[Start of section]

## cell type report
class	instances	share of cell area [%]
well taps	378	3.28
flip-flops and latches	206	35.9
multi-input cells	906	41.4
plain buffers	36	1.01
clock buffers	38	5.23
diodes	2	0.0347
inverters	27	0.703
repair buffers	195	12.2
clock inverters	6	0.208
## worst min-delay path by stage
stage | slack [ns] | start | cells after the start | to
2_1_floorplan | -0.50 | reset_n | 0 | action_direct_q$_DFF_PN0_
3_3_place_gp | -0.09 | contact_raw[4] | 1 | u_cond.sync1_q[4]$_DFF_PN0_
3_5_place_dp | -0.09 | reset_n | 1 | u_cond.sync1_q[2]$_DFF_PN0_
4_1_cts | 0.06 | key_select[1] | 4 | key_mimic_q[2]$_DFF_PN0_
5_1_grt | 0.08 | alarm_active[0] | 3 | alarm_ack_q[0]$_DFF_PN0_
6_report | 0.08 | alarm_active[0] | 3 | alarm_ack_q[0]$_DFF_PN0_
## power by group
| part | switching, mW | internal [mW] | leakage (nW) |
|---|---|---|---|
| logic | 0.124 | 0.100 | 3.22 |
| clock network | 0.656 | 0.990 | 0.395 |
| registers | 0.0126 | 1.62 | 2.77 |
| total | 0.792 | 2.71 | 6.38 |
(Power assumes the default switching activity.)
--- src/hdl/pa_ramp_ctrl.sv ---
// APB register file and ramp counter of the PA ramp controller.
//
// Design decision made here: the APB register port.
`timescale 1ns/100ps
module pa_ramp_ctrl
    import pa_ramp_pkg::*;
(
    // Clock and reset.
    input wire logic pclk,
    input wire logic presetn,
    // APB slave.
    input wire logic psel,
    input wire logic penable,
    input wire logic pwrite,
    input wire logic [8:0] paddr,
    input wire logic [31:0] pwdata,
    output logic [31:0] prdata,
    output logic pready,
    // Ramp control.
    input wire logic ramp_up_req,
    input wire logic [8:0] power_level_adjust,
    output logic [8:0] ramp_level,
    output logic ramp_busy
);
    typedef struct packed {
        logic [7:0] bank;
        logic [2:0] tick_step;
        logic [6:0] rise;
        logic [6:0] fall;
        logic [8:0] cnt;
        logic [6:0] intv;
        logic dir_up;
        logic busy;
        logic pready;
        logic [31:0] prdata;
    } ramp_state_t;

    ramp_state_t q, d;
    logic tick;
    logic [6:0] idx;
    logic wr_en;
    logic [9:0] step;
    logic [9:0] up_sum;
    logic [6:0] setting;
    logic advance;
    logic [7:0] rd_val;

    ramp_tick_div u_tick
    (
        .pclk(pclk),
        .presetn(presetn),
        .slow_sel(q.tick_step[TICK_SEL_BIT]),
        .tick(tick)
    );

    assign idx = paddr[8:2];
    assign wr_en = psel && penable && q.pready && pwrite;
    assign step = 10'd1 << q.tick_step[STEP_LSB +: 2];
    assign up_sum = {1'b0, q.cnt} + step;
    assign setting = q.dir_up ? q.rise : q.fall;

    always_comb
    begin
        rd_val = 8'h00;
        if (idx == IDX_BANK_SEL)
            rd_val = q.bank;
        else if (q.bank == RAMP_BANK)
        begin
            // Everything else in the ramp bank reads as zero.
            unique case (idx)
                IDX_TICK_STEP: rd_val = {5'h00, q.tick_step};
                IDX_RISE: rd_val = {1'b0, q.rise};
                IDX_FALL: rd_val = {1'b0, q.fall};
                default: rd_val = 8'h00;
            endcase
        end
        else if (q.bank == STATUS_BANK)
        begin
            if (idx == IDX_LEVEL_LO)
                rd_val = q.cnt[7:0];
            else if (idx == IDX_LEVEL_HI)
                rd_val = {6'h00, q.busy, q.cnt[8]};
        end
    end

    always_comb
    begin
        d = q;
        // Zero-wait APB: ready is raised in every access phase.
        d.pready = psel && !penable;
        if (psel && !penable && !pwrite)
            d.prdata = {24'h00_0000, rd_val};
        if (wr_en)
        begin
            if (idx == IDX_BANK_SEL)
                d.bank = pwdata[7:0];
            else if (q.bank == RAMP_BANK)
            begin
                if (idx == IDX_TICK_STEP)
                    d.tick_step = pwdata[2:0];
                else if (idx == IDX_RISE)
                    d.rise = pwdata[6:0];
                else if (idx == IDX_FALL)
                    d.fall = pwdata[6:0];
            end
        end

        // A step is taken every 'setting' ticks; a setting of zero steps on every tick.
        advance = 1'b0;
        if (ramp_up_req != q.dir_up)
        begin
            d.dir_up = ramp_up_req;
            d.intv = 7'h00;
        end
        else if (tick)
        begin
            if ({1'b0, q.intv} + 8'd1 >= {1'b0, setting})
            begin
                d.intv = 7'h00;
                advance = 1'b1;
            end
            else
            begin
                d.intv = q.intv + 7'd1;
            end
        end

        if (advance)
        begin
            if (q.dir_up)
            begin
                // Climbing from zero to the power level takes level/step steps, rounded up; the last step is clamped to the level.
                if (q.cnt < power_level_adjust)
                    d.cnt = (up_sum >= {1'b0, power_level_adjust}) ? power_level_adjust : up_sum[8:0];
            end
            else if ({1'b0, q.cnt} <= step)
                d.cnt = 9'h000;
            else
                d.cnt = q.cnt - step[8:0];
        end
        d.busy = d.dir_up ? (d.cnt < power_level_adjust) : (d.cnt != 9'h000);
    end

    always_ff @(posedge pclk or negedge presetn)
    begin
        if (!presetn)
        begin
            q <= '0;
            q.bank <= BANK_SEL_RST;
            q.tick_step <= TICK_STEP_RST;
            q.rise <= RISE_RST;
            q.fall <= FALL_RST;
        end
        else
            q <= d;
    end

    assign prdata = q.prdata;
    assign pready = q.pready;
    assign ramp_level = q.cnt;
    assign ramp_busy = q.busy;

    fall_reset_value_a: assert property (@(posedge pclk)
        $rose(presetn) |-> q.fall == FALL_RST && q.tick_step == TICK_STEP_RST)
        else $error("ramp registers left reset with wrong values");
    config_write_bank_a: assert property (@(posedge pclk) disable iff (!presetn)
        !$stable(q.fall) |-> $past(wr_en) && $past(q.bank) == RAMP_BANK && $past(idx) == IDX_FALL)
        else $error("fall register changed without a bank 3 write");
    reserved_read_zero_a: assert property (@(posedge pclk) disable iff (!presetn)
        (psel && !penable && !pwrite && q.bank == RAMP_BANK && idx > IDX_FALL) |=> pready && prdata == 32'h0000_0000)
        else $error("reserved ramp bank location read nonzero");
    step_size_a: assert property (@(posedge pclk) disable iff (!presetn)
        (advance && q.dir_up && up_sum < {1'b0, power_level_adjust}) |=> q.cnt == $past(q.cnt) + (9'd1 << $past(q.tick_step[1:0])))
        else $error("ramp step differs from step field");
    step_down_a: assert property (@(posedge pclk) disable iff (!presetn)
        (advance && !q.dir_up && {1'b0, q.cnt} > step) |=> q.cnt < $past(q.cnt))
        else $error("ramp-down did not decrement");
    rise_spacing_a: assert property (@(posedge pclk) disable iff (!presetn)
        (q.dir_up && $changed(q.cnt) && $past(q.dir_up) && $past(ramp_up_req) == $past(q.dir_up))
        |-> $past(tick) && {1'b0, $past(q.intv)} + 8'd1 >= {1'b0, $past(q.rise)})
        else $error("ramp-up stepped before rise interval");
    fall_spacing_a: assert property (@(posedge pclk) disable iff (!presetn)
        (!q.dir_up && $changed(q.cnt) && !$past(q.dir_up) && $past(ramp_up_req) == $past(q.dir_up))
        |-> $past(tick) && {1'b0, $past(q.intv)} + 8'd1 >= {1'b0, $past(q.fall)})
        else $error("ramp-down stepped before fall interval");
    end_hold_a: assert property (@(posedge pclk) disable iff (!presetn)
        (!q.dir_up && !ramp_up_req && q.cnt == 9'h000) |=> q.cnt == 9'h000 && !ramp_busy)
        else $error("counter left zero without a ramp request");
endmodule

[End of section]

Copy the lines above exactly. Start with the line containing "0.990 | 0.395 |", end with the line containing "2.71 | 6.38 |", and include both.

> _TASK SOLUTION_
| clock network | 0.656 | 0.990 | 0.395 |
| registers | 0.0126 | 1.62 | 2.77 |
| total | 0.792 | 2.71 | 6.38 |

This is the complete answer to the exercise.